Once upon a time, a phone bill was a simple thing: a small flat fee for local calls, and a listing and associated charges for long distance ones. 

Growing up, long distance calls were taboo in our household. 

At home, if I were on the phone, my mom would say, “Who are you talking to?”  My mom wasn’t nosy, and she was respectful of my privacy.  She just wanted to make sure I wasn’t on a long-distance call.  If I were, it was either, “Can they call you back?” or “Are you going to be much longer?”

It was a difficult time.  We had to develop strategies for overcoming this hardship.

My college boyfriend lived in New Jersey.  During the summer, we would arrange our calls pay phone-to-pay phone.  I don't remember exactly what was involved but I do know that we talked for hours and hours and neither of us paid for these calls.

And then there were the strategies to insure my parents paid for any calls their daughters made to them.  If I were out of town, I would call collect and my mom would not accept, then she’d call me back.  Later, we refined this embarrassing strategy to my calling, letting it ring once, and my mom would know to call me back.  There was no caller ID, so I imagine my sisters were assigned two or three rings before hanging up; there had to be a system for distinguishing which of my mom’s three daughters was calling.

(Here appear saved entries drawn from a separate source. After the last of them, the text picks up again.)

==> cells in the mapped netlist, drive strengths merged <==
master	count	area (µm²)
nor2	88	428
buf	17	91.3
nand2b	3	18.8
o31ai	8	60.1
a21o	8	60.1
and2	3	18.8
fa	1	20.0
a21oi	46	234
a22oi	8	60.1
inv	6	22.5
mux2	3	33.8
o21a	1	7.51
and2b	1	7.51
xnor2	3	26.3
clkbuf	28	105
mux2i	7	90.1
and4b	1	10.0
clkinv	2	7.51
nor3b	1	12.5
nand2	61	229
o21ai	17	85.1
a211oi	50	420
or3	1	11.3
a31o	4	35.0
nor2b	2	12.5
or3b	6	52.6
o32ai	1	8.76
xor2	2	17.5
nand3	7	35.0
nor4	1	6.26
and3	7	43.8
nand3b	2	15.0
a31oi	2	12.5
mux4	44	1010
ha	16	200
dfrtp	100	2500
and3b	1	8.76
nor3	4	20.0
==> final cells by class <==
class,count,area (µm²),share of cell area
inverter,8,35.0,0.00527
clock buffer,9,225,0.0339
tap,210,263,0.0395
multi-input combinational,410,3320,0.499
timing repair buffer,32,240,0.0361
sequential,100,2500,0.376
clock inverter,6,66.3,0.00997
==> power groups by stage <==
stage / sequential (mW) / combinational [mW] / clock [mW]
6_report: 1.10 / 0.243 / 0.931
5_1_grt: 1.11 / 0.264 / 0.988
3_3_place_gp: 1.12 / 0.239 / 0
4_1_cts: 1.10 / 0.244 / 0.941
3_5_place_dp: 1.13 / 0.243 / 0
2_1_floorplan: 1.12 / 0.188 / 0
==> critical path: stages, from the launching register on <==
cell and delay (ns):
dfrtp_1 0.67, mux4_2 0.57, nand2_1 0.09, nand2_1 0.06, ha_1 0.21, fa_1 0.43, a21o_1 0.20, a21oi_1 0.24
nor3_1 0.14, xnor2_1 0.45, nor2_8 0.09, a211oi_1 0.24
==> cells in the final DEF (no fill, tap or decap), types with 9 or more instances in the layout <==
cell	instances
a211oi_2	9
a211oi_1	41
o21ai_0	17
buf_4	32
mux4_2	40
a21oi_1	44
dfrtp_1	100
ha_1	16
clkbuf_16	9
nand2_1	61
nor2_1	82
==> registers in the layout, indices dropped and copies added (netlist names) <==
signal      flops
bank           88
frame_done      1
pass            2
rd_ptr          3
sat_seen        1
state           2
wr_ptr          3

Oh, and what about when you just had to speak to your friend and they were talking to someone else (meaning you’d get a busy signal)?  That was easy.  You’d just call the operator and say, “Hi.  I’m trying to call phone number such and such and I can’t get through.  Can you check the line and see if it’s working?”  Then, the parties on the phone would hear a click.  They wouldn’t know who was calling and they also wouldn’t know if the call was for them or the person they were talking to.  But they would know to hang up, and voilĂ , you could then reach your friend.

Call forwarding didn’t exist, and that was a dilemma.  I think many plans with my friends were shortchanged so I could be home — just in case that cute boy actually called. 

We’ve come a long way since those days.  Long-distance is cheaper.  Options are many.  But bills have gotten complicated.

Today, I get this from AT&T. Set to music no less.  And a sweet little voice-over telling me it's complimentary. I can only wonder, “Have we come too far?”